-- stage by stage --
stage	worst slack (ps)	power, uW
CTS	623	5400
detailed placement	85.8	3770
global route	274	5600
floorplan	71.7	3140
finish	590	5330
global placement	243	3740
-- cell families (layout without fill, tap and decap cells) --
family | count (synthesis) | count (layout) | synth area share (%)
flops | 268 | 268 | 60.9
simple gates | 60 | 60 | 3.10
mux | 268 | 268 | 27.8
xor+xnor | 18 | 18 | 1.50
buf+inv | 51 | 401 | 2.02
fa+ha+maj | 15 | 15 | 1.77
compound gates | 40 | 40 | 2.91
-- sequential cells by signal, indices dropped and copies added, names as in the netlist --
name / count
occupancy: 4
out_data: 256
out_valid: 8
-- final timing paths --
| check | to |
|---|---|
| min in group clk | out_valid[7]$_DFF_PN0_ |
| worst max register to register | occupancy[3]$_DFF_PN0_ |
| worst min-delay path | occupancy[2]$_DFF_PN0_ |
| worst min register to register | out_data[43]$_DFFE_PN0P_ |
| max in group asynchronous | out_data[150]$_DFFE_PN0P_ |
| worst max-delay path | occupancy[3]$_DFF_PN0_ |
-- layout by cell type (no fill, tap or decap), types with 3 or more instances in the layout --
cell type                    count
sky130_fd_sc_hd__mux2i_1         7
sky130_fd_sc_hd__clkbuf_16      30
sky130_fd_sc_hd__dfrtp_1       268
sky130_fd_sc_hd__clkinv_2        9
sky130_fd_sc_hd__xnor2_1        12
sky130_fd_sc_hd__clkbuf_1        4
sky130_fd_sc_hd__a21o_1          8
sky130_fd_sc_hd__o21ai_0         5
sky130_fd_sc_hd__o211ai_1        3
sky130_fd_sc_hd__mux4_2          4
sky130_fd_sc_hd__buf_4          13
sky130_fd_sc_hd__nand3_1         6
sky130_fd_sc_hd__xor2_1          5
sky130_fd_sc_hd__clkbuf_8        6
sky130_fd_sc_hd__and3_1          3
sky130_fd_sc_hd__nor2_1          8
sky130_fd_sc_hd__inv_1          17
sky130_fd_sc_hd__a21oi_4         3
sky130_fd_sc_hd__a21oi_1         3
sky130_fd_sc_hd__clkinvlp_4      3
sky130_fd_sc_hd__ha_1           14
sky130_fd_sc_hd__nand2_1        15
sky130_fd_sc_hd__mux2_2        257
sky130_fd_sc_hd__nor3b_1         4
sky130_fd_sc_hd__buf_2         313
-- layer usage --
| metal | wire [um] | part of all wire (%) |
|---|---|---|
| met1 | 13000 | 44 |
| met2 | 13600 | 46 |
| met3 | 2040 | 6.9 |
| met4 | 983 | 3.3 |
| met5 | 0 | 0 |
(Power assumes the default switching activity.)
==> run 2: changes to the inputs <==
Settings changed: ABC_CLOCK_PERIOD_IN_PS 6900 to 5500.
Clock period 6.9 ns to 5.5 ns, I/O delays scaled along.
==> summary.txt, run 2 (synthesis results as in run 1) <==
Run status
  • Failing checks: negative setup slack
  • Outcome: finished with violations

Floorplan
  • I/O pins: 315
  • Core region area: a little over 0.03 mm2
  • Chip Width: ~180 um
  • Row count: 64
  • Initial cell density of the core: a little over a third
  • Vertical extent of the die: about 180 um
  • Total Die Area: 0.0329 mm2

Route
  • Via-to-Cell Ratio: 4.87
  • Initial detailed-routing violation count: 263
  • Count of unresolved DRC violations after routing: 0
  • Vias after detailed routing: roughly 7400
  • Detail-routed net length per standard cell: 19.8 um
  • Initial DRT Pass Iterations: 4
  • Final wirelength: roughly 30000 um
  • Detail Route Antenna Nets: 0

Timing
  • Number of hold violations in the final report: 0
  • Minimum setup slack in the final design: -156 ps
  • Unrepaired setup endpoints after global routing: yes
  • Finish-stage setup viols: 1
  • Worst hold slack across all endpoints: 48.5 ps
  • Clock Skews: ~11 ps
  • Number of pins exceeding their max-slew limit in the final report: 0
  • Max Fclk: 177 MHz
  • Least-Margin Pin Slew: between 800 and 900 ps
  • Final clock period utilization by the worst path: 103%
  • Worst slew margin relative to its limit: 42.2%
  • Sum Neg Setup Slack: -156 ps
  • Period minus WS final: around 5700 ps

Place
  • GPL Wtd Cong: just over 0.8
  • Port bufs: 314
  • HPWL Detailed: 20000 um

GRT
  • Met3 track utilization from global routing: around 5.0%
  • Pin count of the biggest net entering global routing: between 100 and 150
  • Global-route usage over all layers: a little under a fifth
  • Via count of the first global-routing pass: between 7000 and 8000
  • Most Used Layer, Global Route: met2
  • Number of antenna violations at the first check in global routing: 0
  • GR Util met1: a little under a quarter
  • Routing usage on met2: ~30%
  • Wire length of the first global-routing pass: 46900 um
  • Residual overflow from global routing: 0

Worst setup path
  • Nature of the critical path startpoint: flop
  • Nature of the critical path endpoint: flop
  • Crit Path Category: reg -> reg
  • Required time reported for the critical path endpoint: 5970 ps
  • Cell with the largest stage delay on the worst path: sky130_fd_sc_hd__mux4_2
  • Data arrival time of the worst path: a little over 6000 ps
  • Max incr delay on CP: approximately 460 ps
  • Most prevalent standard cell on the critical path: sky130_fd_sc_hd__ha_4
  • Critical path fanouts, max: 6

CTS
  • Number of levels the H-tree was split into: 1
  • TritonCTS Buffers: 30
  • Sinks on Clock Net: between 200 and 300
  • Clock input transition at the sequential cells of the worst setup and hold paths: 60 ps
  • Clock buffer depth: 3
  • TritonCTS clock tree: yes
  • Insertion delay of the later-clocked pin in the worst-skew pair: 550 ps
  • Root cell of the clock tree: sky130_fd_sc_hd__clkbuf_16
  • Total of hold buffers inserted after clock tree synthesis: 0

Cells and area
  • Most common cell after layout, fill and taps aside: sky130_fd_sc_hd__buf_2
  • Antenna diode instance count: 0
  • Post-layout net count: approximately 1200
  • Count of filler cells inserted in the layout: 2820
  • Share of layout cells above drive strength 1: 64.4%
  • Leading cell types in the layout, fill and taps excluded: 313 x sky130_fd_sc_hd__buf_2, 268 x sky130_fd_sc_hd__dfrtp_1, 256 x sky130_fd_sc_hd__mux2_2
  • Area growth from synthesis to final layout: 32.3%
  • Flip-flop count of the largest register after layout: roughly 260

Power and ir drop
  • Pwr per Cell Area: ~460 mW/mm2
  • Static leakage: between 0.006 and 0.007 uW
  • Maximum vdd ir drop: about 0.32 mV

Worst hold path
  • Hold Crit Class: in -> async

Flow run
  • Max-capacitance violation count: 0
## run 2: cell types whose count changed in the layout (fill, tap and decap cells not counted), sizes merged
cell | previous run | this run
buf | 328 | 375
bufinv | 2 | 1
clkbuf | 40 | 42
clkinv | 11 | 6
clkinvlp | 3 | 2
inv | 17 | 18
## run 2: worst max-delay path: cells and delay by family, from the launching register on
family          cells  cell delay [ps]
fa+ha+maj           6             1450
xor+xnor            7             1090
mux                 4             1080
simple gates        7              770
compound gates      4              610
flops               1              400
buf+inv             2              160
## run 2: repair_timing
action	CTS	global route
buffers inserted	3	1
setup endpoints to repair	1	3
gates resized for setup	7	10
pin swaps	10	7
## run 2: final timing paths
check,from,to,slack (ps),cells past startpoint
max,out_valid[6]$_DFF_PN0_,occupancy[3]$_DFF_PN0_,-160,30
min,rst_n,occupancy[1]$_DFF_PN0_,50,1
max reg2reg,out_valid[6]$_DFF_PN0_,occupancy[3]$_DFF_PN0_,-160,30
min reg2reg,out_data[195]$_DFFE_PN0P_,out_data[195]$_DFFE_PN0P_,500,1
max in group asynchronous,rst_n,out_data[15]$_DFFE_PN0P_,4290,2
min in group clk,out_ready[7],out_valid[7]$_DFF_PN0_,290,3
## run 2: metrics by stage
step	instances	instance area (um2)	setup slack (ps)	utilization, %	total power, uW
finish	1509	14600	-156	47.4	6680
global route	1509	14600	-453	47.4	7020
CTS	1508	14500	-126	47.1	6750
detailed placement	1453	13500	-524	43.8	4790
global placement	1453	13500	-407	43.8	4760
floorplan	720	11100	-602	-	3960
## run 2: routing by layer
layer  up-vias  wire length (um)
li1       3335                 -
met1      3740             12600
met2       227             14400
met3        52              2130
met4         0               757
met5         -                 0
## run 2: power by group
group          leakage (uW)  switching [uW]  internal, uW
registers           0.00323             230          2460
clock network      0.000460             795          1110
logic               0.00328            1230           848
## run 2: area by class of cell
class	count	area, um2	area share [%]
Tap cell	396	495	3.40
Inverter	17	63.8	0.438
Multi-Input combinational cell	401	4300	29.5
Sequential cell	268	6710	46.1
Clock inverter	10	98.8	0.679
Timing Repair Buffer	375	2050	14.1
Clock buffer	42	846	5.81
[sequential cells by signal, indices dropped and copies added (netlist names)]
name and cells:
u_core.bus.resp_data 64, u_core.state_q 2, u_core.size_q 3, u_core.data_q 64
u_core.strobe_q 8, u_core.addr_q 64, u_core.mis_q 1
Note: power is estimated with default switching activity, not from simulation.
File: src/rtl/instruction_fetch_stage_if.sv
// instruction_fetch_stage_if: instruction memory req/ready/valid bus
interface instruction_fetch_stage_if;
  logic        req;
  logic [31:0] address;
  logic        ready;
  logic        valid;
  logic [31:0] data;
  modport master(output req, address, input ready, valid, data);
  modport slave(input req, address, output ready, valid, data);
endinterface

File: src/rtl/instruction_fetch_stage.sv
// instruction_fetch_stage: PC owner, single-outstanding imem fetch, IF/ID register
module instruction_fetch_stage #(
  parameter logic [31:0] RESET_PC = 32'h0000_0000
) (
  input  logic                              clk,
  input  logic                              rst,
  input  logic                              i_stall,
  input  logic                              i_flush,
  input  logic                              i_pc_src,
  input  logic [31:0]                       i_branch_target,
  input  logic                              i_jump_reg,
  input  logic [31:0]                       i_jump_reg_target,
  input  logic                              i_jump,
  input  logic [31:0]                       i_jump_target,
  instruction_fetch_stage_if.master         imem,
  output logic [31:0]                       o_instruction,
  output logic [31:0]                       o_pc_add_result,
  output logic                              o_instr_valid
);
  typedef enum logic [1:0] {S_FETCH, S_WAIT, S_DRAIN, S_HOLD} state_t;
  state_t      r_state, w_next_state;
  logic [31:0] r_pc, r_req_pc, r_hold_data;
  logic [31:0] w_next_pc, w_target, w_req_pc4, w_deliver_data;
  logic        w_redirect, w_accept, w_deliver, w_capture;
  assign w_redirect = i_pc_src | i_jump_reg | i_jump;
  assign w_target   = (i_pc_src ? i_branch_target : i_jump_reg ? i_jump_reg_target : i_jump_target) & ~32'h3;
  assign w_req_pc4  = r_req_pc + 32'd4;
  assign imem.req     = (r_state == S_FETCH) & ~rst;
  assign imem.address = r_pc;
  // next state, next PC and delivery decisions; the older redirect source wins the target
  always_comb begin
    w_next_state   = r_state;
    w_next_pc      = w_redirect ? w_target : r_pc;
    w_accept       = 1'b0;
    w_deliver      = 1'b0;
    w_capture      = 1'b0;
    w_deliver_data = r_hold_data;
    case (r_state)
      S_FETCH: begin
        w_accept     = imem.ready;
        w_next_state = imem.ready ? (w_redirect ? S_DRAIN : S_WAIT) : S_FETCH;
      end
      S_WAIT: begin
        if (w_redirect) w_next_state = imem.valid ? S_FETCH : S_DRAIN;
        else if (imem.valid && !i_stall) begin
          w_deliver      = 1'b1;
          w_deliver_data = imem.data;
          w_next_pc      = w_req_pc4;
          w_next_state   = S_FETCH;
        end else if (imem.valid) begin
          w_capture    = 1'b1;
          w_next_state = S_HOLD;
        end
      end
      S_DRAIN: w_next_state = imem.valid ? S_FETCH : S_DRAIN;
      S_HOLD: begin
        if (w_redirect) w_next_state = S_FETCH;
        else if (!i_stall) begin
          w_deliver    = 1'b1;
          w_next_pc    = w_req_pc4;
          w_next_state = S_FETCH;
        end
      end
      default: w_next_state = S_FETCH;
    endcase
  end
  // fetch state, PC and the accepted-request bookkeeping
  always_ff @(posedge clk or posedge rst) begin
    if (rst) begin
      r_state     <= S_FETCH;
      r_pc        <= {RESET_PC[31:2], 2'b00};
      r_req_pc    <= '0;
      r_hold_data <= '0;
    end else begin
      r_state     <= w_next_state;
      r_pc        <= w_next_pc;
      r_req_pc    <= w_accept ? r_pc : r_req_pc;
      r_hold_data <= w_capture ? imem.data : r_hold_data;
    end
  end
  // IF/ID register: flush beats stall beats delivery, otherwise a NOP bubble
  always_ff @(posedge clk or posedge rst) begin
    if (rst) begin
      o_instruction   <= '0;
      o_pc_add_result <= '0;
      o_instr_valid   <= 1'b0;
    end else if (i_flush || (!i_stall && !w_deliver)) begin
      o_instruction <= '0;
      o_instr_valid <= 1'b0;
    end else if (!i_stall) begin
      o_instruction   <= w_deliver_data;
      o_pc_add_result <= w_req_pc4;
      o_instr_valid   <= 1'b1;
    end
  end
endmodule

◇ ◇ ◇ ◇ ◇

**TASK STATEMENT:**
State the count of lines holding the string "paths" in the listing above, and nothing else.

**RESPONSE:**
3